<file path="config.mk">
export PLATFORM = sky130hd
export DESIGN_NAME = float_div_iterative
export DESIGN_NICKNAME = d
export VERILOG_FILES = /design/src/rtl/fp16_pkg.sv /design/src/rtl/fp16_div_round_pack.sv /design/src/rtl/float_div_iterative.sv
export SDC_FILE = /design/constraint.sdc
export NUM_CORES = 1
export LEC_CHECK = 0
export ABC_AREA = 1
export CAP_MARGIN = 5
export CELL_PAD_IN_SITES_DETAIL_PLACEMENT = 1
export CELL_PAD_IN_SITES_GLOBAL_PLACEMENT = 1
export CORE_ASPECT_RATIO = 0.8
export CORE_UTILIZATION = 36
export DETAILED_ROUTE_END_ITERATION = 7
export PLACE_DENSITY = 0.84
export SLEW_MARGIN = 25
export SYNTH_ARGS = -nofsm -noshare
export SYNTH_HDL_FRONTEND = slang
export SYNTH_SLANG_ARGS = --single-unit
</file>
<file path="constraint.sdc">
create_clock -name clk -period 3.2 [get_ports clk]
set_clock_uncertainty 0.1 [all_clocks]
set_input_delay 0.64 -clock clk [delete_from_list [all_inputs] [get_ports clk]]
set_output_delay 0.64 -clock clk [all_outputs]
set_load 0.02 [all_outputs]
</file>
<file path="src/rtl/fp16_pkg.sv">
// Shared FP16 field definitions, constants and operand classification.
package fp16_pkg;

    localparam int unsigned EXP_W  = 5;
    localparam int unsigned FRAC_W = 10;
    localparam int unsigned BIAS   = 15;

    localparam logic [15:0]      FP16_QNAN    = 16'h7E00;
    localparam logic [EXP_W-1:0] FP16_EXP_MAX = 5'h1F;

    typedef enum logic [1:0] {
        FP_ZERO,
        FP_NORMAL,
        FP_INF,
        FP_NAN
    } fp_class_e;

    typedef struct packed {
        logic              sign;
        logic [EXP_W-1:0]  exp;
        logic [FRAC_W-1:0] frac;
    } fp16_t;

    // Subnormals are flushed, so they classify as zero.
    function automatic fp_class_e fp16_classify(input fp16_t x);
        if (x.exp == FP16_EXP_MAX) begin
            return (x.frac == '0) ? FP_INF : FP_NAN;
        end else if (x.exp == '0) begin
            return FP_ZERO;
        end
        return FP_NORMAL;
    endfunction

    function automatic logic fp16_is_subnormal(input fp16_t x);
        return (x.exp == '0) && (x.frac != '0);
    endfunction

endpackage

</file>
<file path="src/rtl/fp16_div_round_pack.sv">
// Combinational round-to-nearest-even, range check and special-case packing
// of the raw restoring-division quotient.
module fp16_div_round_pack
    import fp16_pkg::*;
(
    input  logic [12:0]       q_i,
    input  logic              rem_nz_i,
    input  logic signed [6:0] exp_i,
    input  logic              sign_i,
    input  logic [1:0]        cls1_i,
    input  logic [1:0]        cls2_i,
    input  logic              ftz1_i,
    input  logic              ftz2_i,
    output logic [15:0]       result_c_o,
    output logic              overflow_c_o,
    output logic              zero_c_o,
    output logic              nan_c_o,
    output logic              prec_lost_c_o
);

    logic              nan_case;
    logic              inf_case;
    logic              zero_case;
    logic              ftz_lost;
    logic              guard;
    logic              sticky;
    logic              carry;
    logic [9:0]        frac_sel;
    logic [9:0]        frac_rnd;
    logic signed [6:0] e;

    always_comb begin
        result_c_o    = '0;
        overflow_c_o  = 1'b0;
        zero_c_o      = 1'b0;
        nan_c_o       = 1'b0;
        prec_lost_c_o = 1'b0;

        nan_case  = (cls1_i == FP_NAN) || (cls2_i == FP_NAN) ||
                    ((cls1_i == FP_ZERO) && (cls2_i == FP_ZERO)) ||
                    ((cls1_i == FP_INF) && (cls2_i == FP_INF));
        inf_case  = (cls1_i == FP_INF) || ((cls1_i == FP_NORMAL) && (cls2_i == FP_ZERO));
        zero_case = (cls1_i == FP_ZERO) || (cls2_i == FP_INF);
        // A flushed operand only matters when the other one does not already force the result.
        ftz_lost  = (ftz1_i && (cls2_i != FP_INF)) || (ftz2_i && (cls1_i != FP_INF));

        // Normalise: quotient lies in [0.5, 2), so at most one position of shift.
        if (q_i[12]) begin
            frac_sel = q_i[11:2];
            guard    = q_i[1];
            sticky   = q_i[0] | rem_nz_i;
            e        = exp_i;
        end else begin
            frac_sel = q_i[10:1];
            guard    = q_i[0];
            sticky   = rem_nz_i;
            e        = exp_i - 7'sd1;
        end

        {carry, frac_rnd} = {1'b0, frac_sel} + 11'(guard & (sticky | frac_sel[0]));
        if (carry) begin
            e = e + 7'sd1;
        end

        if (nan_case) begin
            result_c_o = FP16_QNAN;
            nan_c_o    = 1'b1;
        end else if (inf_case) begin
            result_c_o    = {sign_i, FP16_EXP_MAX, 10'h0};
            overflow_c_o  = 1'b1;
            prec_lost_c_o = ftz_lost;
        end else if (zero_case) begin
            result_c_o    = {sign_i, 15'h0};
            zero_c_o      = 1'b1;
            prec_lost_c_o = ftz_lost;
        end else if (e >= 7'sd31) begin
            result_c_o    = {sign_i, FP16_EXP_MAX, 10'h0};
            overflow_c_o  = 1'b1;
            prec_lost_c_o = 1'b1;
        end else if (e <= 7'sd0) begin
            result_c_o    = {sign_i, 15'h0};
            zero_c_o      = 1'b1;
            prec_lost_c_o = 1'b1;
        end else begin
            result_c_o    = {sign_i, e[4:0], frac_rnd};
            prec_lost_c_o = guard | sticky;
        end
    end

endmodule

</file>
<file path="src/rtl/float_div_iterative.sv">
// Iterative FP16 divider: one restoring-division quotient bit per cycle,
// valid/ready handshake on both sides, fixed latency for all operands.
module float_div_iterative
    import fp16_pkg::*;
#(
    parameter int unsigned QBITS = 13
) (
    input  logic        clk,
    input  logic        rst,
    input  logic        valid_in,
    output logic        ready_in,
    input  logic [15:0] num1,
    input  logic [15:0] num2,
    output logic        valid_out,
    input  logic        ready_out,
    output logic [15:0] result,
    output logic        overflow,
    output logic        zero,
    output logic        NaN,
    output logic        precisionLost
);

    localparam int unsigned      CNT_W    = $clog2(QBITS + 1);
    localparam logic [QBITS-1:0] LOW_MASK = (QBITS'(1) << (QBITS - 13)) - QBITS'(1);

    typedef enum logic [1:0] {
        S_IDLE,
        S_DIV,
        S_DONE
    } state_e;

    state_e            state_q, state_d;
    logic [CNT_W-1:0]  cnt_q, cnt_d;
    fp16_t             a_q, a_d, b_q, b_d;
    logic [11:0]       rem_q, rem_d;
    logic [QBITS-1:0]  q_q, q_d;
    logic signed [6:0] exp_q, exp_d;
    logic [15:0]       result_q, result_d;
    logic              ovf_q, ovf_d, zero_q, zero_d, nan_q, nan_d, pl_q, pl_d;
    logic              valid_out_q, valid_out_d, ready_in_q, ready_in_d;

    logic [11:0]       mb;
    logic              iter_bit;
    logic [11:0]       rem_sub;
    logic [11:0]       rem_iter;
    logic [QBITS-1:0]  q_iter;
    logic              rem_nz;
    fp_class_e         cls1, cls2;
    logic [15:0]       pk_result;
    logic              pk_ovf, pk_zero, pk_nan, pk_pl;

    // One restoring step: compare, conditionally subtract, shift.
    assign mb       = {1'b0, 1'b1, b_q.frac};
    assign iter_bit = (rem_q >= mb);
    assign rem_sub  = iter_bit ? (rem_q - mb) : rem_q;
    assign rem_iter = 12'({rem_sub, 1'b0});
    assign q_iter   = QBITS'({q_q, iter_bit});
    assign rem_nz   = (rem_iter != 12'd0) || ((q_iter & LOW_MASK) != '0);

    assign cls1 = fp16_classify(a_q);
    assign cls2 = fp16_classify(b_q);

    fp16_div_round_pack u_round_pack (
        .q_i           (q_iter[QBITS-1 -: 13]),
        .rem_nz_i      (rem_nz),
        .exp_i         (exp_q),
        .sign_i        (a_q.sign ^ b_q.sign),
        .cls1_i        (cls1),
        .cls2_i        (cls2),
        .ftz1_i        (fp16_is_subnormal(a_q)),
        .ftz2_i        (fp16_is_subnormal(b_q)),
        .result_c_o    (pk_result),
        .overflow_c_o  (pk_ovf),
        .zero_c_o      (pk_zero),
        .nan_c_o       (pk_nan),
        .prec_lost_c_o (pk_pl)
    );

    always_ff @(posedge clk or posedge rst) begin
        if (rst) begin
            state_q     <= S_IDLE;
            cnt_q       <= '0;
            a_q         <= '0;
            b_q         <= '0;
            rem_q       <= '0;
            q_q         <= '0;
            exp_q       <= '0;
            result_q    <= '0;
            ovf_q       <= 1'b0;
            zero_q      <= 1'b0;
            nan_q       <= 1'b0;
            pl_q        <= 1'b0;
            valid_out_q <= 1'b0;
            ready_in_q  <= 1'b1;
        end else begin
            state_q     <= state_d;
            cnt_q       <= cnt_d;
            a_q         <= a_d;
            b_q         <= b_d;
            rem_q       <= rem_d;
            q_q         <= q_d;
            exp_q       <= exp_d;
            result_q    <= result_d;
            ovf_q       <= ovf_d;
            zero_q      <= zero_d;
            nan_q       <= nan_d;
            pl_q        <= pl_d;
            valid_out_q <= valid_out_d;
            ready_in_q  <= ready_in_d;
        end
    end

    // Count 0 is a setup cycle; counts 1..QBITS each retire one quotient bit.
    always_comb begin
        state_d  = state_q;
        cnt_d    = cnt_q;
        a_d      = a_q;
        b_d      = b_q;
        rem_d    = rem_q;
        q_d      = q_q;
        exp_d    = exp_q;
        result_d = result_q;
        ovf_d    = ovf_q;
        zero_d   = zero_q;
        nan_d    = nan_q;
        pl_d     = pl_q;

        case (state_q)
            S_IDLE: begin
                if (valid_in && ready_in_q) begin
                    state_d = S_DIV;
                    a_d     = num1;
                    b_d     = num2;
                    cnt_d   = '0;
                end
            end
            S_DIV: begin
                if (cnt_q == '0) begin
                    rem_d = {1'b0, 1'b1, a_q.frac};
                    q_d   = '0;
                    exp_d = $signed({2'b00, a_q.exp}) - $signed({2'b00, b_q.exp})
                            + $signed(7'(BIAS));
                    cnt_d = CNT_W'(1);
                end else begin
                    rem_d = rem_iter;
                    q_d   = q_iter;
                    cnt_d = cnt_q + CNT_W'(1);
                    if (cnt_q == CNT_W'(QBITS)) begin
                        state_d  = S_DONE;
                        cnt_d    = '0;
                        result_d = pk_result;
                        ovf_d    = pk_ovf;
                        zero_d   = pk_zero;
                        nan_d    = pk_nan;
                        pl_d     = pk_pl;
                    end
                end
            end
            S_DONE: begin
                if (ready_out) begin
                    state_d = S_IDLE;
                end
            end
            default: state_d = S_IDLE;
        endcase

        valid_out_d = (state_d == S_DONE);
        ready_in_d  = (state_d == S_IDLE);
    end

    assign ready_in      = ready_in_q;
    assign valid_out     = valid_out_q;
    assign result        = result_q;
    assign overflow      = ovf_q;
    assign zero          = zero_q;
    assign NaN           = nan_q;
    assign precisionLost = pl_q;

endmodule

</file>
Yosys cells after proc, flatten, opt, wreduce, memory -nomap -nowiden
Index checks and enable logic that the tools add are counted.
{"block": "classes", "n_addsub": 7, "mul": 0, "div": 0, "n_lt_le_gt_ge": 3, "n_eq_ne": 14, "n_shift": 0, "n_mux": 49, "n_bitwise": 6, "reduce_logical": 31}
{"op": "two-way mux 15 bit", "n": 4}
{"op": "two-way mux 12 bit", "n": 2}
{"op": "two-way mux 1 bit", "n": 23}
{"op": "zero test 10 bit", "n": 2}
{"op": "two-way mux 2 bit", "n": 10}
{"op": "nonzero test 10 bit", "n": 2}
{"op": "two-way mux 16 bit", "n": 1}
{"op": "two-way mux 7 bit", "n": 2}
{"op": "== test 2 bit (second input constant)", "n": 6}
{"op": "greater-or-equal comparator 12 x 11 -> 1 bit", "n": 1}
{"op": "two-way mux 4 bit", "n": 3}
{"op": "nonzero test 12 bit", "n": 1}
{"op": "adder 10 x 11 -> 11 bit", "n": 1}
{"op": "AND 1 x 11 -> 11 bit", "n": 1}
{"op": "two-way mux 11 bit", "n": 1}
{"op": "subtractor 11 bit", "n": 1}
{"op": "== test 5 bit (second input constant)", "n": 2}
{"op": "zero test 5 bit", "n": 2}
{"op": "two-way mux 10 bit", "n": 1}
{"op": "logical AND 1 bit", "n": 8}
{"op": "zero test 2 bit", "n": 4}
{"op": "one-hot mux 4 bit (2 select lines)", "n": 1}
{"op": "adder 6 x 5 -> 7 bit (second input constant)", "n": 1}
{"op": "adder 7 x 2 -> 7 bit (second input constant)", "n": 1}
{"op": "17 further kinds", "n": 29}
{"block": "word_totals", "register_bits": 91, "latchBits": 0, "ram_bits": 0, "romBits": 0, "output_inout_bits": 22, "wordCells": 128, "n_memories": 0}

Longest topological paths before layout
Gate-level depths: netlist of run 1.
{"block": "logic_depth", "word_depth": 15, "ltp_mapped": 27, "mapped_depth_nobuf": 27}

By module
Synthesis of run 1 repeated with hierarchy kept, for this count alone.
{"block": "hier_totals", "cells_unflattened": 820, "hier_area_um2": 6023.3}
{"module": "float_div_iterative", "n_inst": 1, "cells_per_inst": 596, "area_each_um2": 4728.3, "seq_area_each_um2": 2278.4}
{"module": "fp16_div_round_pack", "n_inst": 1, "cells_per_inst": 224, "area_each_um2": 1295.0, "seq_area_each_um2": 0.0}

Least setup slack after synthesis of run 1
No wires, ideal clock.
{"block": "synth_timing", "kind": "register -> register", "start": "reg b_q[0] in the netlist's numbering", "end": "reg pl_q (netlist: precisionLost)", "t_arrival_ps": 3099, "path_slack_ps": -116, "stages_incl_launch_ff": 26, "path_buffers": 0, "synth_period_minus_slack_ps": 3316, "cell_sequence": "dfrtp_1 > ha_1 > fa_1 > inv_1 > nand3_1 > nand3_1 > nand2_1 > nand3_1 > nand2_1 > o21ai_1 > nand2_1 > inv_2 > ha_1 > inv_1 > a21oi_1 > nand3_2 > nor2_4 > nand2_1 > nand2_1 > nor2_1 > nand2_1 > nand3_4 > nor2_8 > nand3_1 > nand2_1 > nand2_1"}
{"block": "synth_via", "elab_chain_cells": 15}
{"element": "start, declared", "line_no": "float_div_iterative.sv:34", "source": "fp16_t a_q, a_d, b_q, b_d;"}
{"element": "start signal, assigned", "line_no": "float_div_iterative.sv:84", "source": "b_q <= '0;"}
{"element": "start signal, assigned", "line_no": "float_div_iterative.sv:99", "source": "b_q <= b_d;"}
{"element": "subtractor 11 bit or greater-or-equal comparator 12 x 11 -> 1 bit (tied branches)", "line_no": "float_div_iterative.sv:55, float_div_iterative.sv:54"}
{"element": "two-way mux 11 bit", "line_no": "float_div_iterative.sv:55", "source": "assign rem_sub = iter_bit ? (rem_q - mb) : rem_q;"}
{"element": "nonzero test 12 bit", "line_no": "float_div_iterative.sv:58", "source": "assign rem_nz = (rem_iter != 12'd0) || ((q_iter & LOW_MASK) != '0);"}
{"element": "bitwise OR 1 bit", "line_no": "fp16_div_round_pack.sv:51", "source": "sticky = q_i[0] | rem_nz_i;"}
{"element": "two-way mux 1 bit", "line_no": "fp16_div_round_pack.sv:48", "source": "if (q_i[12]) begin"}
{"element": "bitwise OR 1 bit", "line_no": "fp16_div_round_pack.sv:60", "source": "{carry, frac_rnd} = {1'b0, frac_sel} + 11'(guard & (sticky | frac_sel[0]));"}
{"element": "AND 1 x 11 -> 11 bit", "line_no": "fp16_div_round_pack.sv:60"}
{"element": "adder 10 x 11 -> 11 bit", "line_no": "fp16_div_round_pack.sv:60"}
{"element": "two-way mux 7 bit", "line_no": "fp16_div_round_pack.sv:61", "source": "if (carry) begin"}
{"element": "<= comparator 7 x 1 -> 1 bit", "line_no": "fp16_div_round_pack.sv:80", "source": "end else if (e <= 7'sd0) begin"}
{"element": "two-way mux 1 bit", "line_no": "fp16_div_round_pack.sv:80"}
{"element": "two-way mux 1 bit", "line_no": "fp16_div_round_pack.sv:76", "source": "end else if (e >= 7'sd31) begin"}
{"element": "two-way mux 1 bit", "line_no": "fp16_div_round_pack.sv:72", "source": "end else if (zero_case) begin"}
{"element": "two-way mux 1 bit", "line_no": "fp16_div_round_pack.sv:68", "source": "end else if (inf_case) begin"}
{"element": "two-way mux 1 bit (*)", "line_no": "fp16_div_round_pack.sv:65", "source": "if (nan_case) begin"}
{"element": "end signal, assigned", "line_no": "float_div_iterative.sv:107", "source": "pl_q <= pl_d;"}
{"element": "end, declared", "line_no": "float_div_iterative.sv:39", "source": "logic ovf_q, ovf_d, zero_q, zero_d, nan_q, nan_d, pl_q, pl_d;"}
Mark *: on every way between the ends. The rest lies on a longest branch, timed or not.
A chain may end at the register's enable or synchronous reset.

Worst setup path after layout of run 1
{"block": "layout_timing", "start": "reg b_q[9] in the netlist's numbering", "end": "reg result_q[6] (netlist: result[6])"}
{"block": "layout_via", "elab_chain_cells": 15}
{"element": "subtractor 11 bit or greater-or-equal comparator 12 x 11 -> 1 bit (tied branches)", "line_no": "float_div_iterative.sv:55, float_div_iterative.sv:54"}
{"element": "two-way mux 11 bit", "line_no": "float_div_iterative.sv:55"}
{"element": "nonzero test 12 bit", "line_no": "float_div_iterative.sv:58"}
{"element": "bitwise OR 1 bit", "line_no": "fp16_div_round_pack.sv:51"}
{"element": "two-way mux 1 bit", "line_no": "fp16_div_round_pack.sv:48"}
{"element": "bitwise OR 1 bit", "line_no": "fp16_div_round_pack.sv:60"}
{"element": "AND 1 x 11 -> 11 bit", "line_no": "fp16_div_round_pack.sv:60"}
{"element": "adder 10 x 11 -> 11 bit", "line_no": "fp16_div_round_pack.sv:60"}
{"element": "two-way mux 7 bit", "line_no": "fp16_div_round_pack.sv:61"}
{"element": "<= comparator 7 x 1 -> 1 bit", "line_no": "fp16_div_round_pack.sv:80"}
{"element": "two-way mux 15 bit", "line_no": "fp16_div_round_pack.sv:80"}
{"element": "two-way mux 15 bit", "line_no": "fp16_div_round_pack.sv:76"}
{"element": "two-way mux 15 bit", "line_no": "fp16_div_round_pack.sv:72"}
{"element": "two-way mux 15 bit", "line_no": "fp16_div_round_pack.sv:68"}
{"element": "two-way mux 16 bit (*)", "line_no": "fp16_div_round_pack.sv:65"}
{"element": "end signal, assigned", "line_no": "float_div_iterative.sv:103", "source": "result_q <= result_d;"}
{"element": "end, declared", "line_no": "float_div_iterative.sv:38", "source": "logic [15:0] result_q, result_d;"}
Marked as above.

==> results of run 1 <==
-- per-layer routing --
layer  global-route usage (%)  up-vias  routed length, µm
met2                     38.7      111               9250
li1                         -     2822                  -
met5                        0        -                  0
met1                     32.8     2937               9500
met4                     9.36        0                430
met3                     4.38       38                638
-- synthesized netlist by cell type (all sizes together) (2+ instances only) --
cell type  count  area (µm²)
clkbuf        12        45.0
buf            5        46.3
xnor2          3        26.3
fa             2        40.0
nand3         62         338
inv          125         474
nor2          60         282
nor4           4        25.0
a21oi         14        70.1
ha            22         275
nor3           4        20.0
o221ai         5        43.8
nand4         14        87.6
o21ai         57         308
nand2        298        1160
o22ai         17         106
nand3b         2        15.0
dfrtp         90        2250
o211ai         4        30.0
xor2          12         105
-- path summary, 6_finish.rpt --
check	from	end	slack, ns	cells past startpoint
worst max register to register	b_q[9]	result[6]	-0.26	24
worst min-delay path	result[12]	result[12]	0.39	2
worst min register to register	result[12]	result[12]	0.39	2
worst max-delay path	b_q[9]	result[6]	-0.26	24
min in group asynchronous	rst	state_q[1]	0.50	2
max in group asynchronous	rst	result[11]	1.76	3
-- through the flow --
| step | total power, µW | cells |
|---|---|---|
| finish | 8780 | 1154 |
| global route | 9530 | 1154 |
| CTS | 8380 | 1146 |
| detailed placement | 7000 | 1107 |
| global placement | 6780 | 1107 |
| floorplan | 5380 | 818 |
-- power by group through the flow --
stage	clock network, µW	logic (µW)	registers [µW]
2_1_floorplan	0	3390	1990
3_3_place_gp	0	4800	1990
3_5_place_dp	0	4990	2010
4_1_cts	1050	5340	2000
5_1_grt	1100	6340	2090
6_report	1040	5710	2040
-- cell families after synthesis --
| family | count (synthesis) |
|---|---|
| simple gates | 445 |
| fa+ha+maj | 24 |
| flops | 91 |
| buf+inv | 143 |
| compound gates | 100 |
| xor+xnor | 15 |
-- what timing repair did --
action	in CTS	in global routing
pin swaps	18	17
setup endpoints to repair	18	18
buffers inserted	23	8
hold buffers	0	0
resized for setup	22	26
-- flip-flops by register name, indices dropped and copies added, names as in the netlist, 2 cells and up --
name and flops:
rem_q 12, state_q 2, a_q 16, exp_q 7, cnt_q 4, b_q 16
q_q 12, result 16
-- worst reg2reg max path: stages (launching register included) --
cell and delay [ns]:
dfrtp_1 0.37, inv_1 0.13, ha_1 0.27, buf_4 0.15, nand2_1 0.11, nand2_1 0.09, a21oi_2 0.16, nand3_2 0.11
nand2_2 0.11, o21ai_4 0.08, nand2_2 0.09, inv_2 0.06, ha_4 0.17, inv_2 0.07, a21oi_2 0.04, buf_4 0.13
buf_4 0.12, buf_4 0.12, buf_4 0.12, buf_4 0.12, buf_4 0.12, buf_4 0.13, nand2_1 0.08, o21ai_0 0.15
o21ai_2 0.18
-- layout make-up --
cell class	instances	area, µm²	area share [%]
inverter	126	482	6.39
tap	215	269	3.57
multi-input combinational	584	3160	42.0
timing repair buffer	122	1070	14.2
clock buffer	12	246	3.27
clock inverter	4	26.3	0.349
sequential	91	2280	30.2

##########

What the task asks.
Write out only the lines that run from the line containing "result_d = result_q;" through the line containing "Index checks and", both included, exactly as they appear above.

Task response.
        result_d = result_q;
        ovf_d    = ovf_q;
        zero_d   = zero_q;
        nan_d    = nan_q;
        pl_d     = pl_q;

        case (state_q)
            S_IDLE: begin
                if (valid_in && ready_in_q) begin
                    state_d = S_DIV;
                    a_d     = num1;
                    b_d     = num2;
                    cnt_d   = '0;
                end
            end
            S_DIV: begin
                if (cnt_q == '0) begin
                    rem_d = {1'b0, 1'b1, a_q.frac};
                    q_d   = '0;
                    exp_d = $signed({2'b00, a_q.exp}) - $signed({2'b00, b_q.exp})
                            + $signed(7'(BIAS));
                    cnt_d = CNT_W'(1);
                end else begin
                    rem_d = rem_iter;
                    q_d   = q_iter;
                    cnt_d = cnt_q + CNT_W'(1);
                    if (cnt_q == CNT_W'(QBITS)) begin
                        state_d  = S_DONE;
                        cnt_d    = '0;
                        result_d = pk_result;
                        ovf_d    = pk_ovf;
                        zero_d   = pk_zero;
                        nan_d    = pk_nan;
                        pl_d     = pk_pl;
                    end
                end
            end
            S_DONE: begin
                if (ready_out) begin
                    state_d = S_IDLE;
                end
            end
            default: state_d = S_IDLE;
        endcase

        valid_out_d = (state_d == S_DONE);
        ready_in_d  = (state_d == S_IDLE);
    end

    assign ready_in      = ready_in_q;
    assign valid_out     = valid_out_q;
    assign result        = result_q;
    assign overflow      = ovf_q;
    assign zero          = zero_q;
    assign NaN           = nan_q;
    assign precisionLost = pl_q;

endmodule

</file>
Yosys cells after proc, flatten, opt, wreduce, memory -nomap -nowiden
Index checks and enable logic that the tools add are counted.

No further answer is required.